Digital Linearization of Wideband Envelope Tracking Power Amplifiers for Mobile Terminals

Abstract

This article presents a low-complexity linearization method to compensate for multisource nonlinear distortion in wideband envelope tracking (ET) power amplifiers (PAs) for 5G new radio (NR) mobile terminals. The proposed linearization approach consists in an envelope leakage cancellation (ELC) system operating in the dynamic supply path and a 2-D digital predistortion (2-D-DPD) linearizer acting on the baseband complex modulated signal. In a first step, an envelope generalized memory polynomial (EGMP) behavioral model is proposed to compensate for the unwanted radio frequency (RF) leakage that appears at the output of ET modulator (ETM).

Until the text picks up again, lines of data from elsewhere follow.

Source: an optimization exercise on an open RTL-to-GDS flow (aim: small area and a short achievable clock period). Production flows keep margins and buffers that such runs may drop. RTL that was checked went through simulation tests only; none was proved equivalent to the original.

==> 09-25: inputs <==
==> flow/design.v <==
module zcpf_nec (
    input  wire       clk,
    input  wire       rst,       
    input  wire       zc_in,     
    input  wire       ir_in,     
    input  wire       dt_tick,   
    input  wire       tb_tick,   
    input  wire [3:0] addr,
    input  wire [7:0] wdata,
    input  wire       rd,
    input  wire       wr,
    output reg  [7:0] rdata,
    output reg        gate_n
);
    localparam [2:0] S_IDLE    = 3'd0;
    localparam [2:0] S_MARK    = 3'd1;
    localparam [2:0] S_SPACE   = 3'd2;
    localparam [2:0] S_HIGHBIT = 3'd3;
    localparam [2:0] S_LOWBIT  = 3'd4;
    localparam [2:0] S_REPEAT  = 3'd5;
    localparam [127:0] LUT_TT = {
        16'h003f, 16'h00c7, 16'h014b, 16'h0399,
        16'h0255, 16'h030f, 16'h0333, 16'h0155 };
    localparam [7:0] KICK_200 = 8'had, KICK_199 = 8'h5b, KICK_1 = 8'h80;
    localparam [15:0] TB_FFFF = 16'h8000;
    function [7:0] step8;
        input [7:0] q;
        begin
            step8 = {q[6:0], q[7] ^ q[5] ^ q[4] ^ q[3] ^ (q[6:0] == 7'd0)};
        end
    endfunction
    function [15:0] step16;
        input [15:0] q;
        begin
            step16 = {q[14:0], q[15] ^ q[14] ^ q[12] ^ q[3] ^ (q[14:0] == 15'd0)};
        end
    endfunction
    function [7:0] lut;
        input [3:0] idx;
        integer b;
        begin
            for (b = 0; b < 8; b = b + 1)
                lut[b] = LUT_TT[16*b + idx];
        end
    endfunction
    reg  [2:0]  ir_state;
    reg  [3:0]  phase;        
    reg  [3:0]  dly_a;        
    reg  [4:0]  dly_b;
    reg         dly_armed;
    reg         gate;
    reg         run;
    reg  [3:0]  level;
    reg         start_req;
    reg  [7:0]  kick_cnt;
    reg  [15:0] tb_cnt;
    reg  [7:0]  hc_cnt;
    reg  [7:0]  ovf_cnt;
    reg         ir_level;
    reg  [15:0] ivc;          
    reg  [31:1] acc;
    reg  [4:0]  bitcnt;
    reg  [31:0] frame;
    reg         frame_vld;    
    reg  [1:0]  ir_idle;
    reg         frame_rdy;
    reg         rpt_pend;
    reg         ovf_f;
    reg         zc_f;
    reg         pulse_on;     
    reg  [3:0]  pulse_cnt;    
    reg         zc_prev;
    reg         ir_prev;
    wire ir_now = ~ir_in;
    wire zc_ev  = zc_in & ~zc_prev;
    wire ir_ev  = ir_now ^ ir_prev;
    wire dt_ev  = dt_tick & dly_armed;
    wire wr_lvl = wr & (addr == 4'h0);
    wire wr_ctl = wr & (addr == 4'h1);
    wire wr_flg = wr & (addr == 4'h4);
    wire       wlvl_z = wdata[7] | (wdata[6:0] == 7'd0);
    wire       wlvl_9 = (wdata[6:0] > 7'd9) | (wdata[3:0] == 4'd9);
    wire [3:0] wlvl   = wdata[7] ? 4'd0 : wlvl_9 ? 4'd9 : wdata[3:0];
    wire kick_nz = (kick_cnt != 8'd0);
    wire kick_1  = (kick_cnt == KICK_1);
    wire dly_bz  = (dly_b == 5'd0);
    wire dly_z   = (dly_a == 4'd10) & dly_bz;
    wire c_zero = wr_lvl & wlvl_z;                           
    wire c_kick = wr_lvl & ~wlvl_z & ~run & start_req;       
    wire c_set  = wr_lvl & ~wlvl_z & ~start_req & ~run       
                | wr_lvl & ~wlvl_z & run & ~kick_nz;
    wire c_keep = ~(c_zero | c_kick | c_set);                
    wire       w_run   = c_zero ? 1'b0 : (c_kick | run);
    wire [3:0] w_level = wr_lvl ? wlvl : level;
    wire       w_ph9   = c_kick | (c_set & wlvl_9 & ~wdata[7]) | (c_keep & phase == 4'd9);
    wire kick_end = zc_ev & c_keep & ~c_zero & kick_1;    
    reg [3:0] w_phase;
    always @* begin
        if (c_zero)        w_phase = 4'd0;
        else if (c_kick)   w_phase = 4'd9;
        else if (c_set)    w_phase = wlvl;
        else               w_phase = phase;
    end
    reg [3:0] n_phase;
    always @* begin
        if (kick_end)      n_phase = w_level;
        else               n_phase = w_phase;
    end
    reg [7:0] n_kick;
    always @* begin
        if (c_zero)                 n_kick = 8'd0;
        else if (c_kick)            n_kick = zc_ev ? KICK_199 : KICK_200;
        else if (zc_ev & kick_nz)   n_kick = step8(kick_cnt);
        else                        n_kick = kick_cnt;
    end
    wire       dly_step = dt_ev & ~dly_z;
    wire [3:0] n_dly_a = zc_ev ? w_phase :
                         (dly_step & dly_bz) ? dly_a + 4'd1 : dly_a;
    wire [4:0] n_dly_b = zc_ev ? (dt_tick ? 5'd4 : 5'd5) :
                         dly_step ? (dly_bz ? 5'd24 : dly_b - 5'd1) : dly_b;
    wire expire  = ~zc_ev & dt_ev & dly_z;
    wire fire    = expire & w_run;
    wire n_armed = zc_ev | (dly_armed & ~expire);
    wire n_gate  = (zc_ev & w_run & w_ph9) | (gate & ~expire);
    wire n_pulse_on = fire | (pulse_on & (pulse_cnt != 4'd0));
    wire [15:0] iv = ivc;
    wire iv_ge787 = (iv >= 16'd787);
    wire iv_lt394 = (iv <  16'd394);
    wire iv_bit   = (iv >= 16'd56) && (iv <= 16'd84);
    wire iv_low   = (iv >= 16'd56) && (iv <= 16'd252);
    wire iv_one   = (iv >= 16'd168);
    wire st_idle = (ir_state == S_IDLE);
    wire st_mark = (ir_state == S_MARK);
    wire st_spc  = (ir_state == S_SPACE);
    wire st_hi   = (ir_state == S_HIGHBIT);
    wire st_lo   = (ir_state == S_LOWBIT);
    wire st_rpt  = (ir_state == S_REPEAT);
    reg [2:0] ed_state;
    always @* begin
        case (ir_state)
            S_IDLE:    ed_state = S_MARK;       
            S_MARK:    ed_state = iv_ge787 ? S_SPACE : S_IDLE;
            S_SPACE:   ed_state = iv_lt394 ? S_REPEAT : S_HIGHBIT;
            S_HIGHBIT: ed_state = iv_bit ? S_LOWBIT : S_IDLE;
            S_LOWBIT:  ed_state = (iv_low & (bitcnt != 5'd31)) ? S_HIGHBIT : S_IDLE;
            default:   ed_state = S_IDLE;
        endcase
    end
    wire go_idle_hold = st_idle & ~ir_now;                  
    wire done_pre = st_lo & iv_low & (bitcnt == 5'd31);     
    wire rpt_pre  = st_rpt & iv_bit;
    wire [4:0] ed_bitcnt = (st_lo & iv_low & (bitcnt != 5'd31)) ? bitcnt + 5'd1 :
                           (st_spc | st_hi & iv_bit) ? bitcnt : 5'd0;
    wire [15:0] sel = 16'd1 << addr;
    wire        sel_fr = frame_vld & addr[3] & ~addr[2];
    wire [7:0] rd_view =
        ({8{sel[0]}} & {4'd0, level}) |
        ({8{sel[1]}} & {7'd0, start_req}) |
        ({8{sel[2]}} & lut(phase)) |
        ({8{sel[3]}} & {3'd0, ir_level, dly_armed, gate, kick_nz, run}) |
        ({8{sel[4]}} & {4'd0, zc_f, ovf_f, rpt_pend, frame_rdy}) |
        ({8{sel[5]}} & hc_cnt) |
        ({8{sel[6]}} & ovf_cnt) |
        ({8{sel[7]}} & {ir_state, bitcnt}) |
        ({8{sel_fr & addr[1:0] == 2'd0}} & frame[7:0]) |
        ({8{sel_fr & addr[1:0] == 2'd1}} & frame[15:8]) |
        ({8{sel_fr & addr[1:0] == 2'd2}} & frame[23:16]) |
        ({8{sel_fr & addr[1:0] == 2'd3}} & frame[31:24]);
    wire tb_wrap = tb_tick & (tb_cnt == TB_FFFF);
    wire [1:0] idle_ir = ir_ev ? 2'd0 : ir_idle;
    always @(posedge clk) begin
        zc_prev <= zc_in;
        ir_prev <= ir_now;
        dly_a   <= n_dly_a;
        dly_b   <= n_dly_b;
        if (fire)
            pulse_cnt <= 4'd15;
        else
            pulse_cnt <= pulse_cnt - 4'd1;
        if (ir_ev)
            ivc <= {15'd0, tb_tick};
        else if (tb_tick)
            ivc <= ivc + 16'd1;
        if (ir_ev & st_lo)
            acc <= {iv_one, acc[31:2]};
        if (ir_ev & done_pre)
            frame <= {iv_one, acc};
    end
    always @(posedge clk) begin
        if (rst) begin
            ir_state  <= S_IDLE;
            phase     <= 4'd0;
            dly_armed <= 1'b0;
            gate      <= 1'b0;
            run       <= 1'b0;
            level     <= 4'd0;
            start_req <= 1'b0;
            kick_cnt  <= 8'd0;
            tb_cnt    <= 16'd0;
            hc_cnt    <= 8'd0;
            ovf_cnt   <= 8'd0;
            ir_level  <= 1'b0;
            bitcnt    <= 5'd0;
            frame_vld <= 1'b0;
            ir_idle   <= 2'd0;
            frame_rdy <= 1'b0;
            rpt_pend  <= 1'b0;
            ovf_f     <= 1'b0;
            zc_f      <= 1'b0;
            pulse_on  <= 1'b0;
            gate_n    <= 1'b1;
            rdata     <= 8'd0;
        end else begin
            phase     <= n_phase;
            dly_armed <= n_armed;
            gate      <= n_gate;
            run       <= w_run;
            level     <= w_level;
            kick_cnt  <= n_kick;
            pulse_on  <= n_pulse_on;
            gate_n    <= ~(n_gate | n_pulse_on);
            if (wr_lvl)
                start_req <= 1'b0;
            else if (wr_ctl)
                start_req <= wdata[0];
            if (zc_ev)
                hc_cnt <= hc_cnt + 8'd1;
            if (ir_ev) begin
                ir_level <= ir_now;
                if (!go_idle_hold) begin
                    ir_state <= ed_state;
                    bitcnt   <= ed_bitcnt;
                end
                if (done_pre)
                    frame_vld <= 1'b1;
            end
            if (tb_tick)
                tb_cnt <= step16(tb_cnt);
            if (tb_wrap) begin
                ovf_cnt <= ovf_cnt + 8'd1;
                ir_idle <= (idle_ir == 2'd2) ? 2'd2 : idle_ir + 2'd1;
            end else begin
                ir_idle <= idle_ir;
            end
            frame_rdy <= (frame_rdy & ~(wr_flg & wdata[0])) | (ir_ev & done_pre);
            rpt_pend  <= ((rpt_pend & ~(wr_flg & wdata[1])) | (ir_ev & rpt_pre))
                         & ~(tb_wrap & (idle_ir != 2'd0));
            ovf_f     <= (ovf_f & ~(wr_flg & wdata[2])) | tb_wrap;
            zc_f      <= (zc_f & ~(wr_flg & wdata[3])) | zc_ev;
            if (rd)
                rdata <= rd_view;
        end
    end
endmodule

Then, a baseband 2-D-DPD linearizer based on a slow envelope-dependent generalized memory polynomial (SED-GMP) behavioral model is used to further enhance the linearization performance. The proposed method is validated on a system-on-chip (SoC) ET PA board for mobile applications. The reported experimental results show how the proposed digital linearization approach can mitigate the linearity and efficiency trade-off in ET PAs. Consequently, the out-of-band linearity requirement of −36 dBc of adjacent channel power ratio (ACPR) is met for 5G-NR test signals with bandwidths ranging from 60 to 200 MHz at 2.55 GHz (band B41), with an overall ET PA power efficiency ranging from 10.1% and up to 16.5%, depending on the signal bandwidth.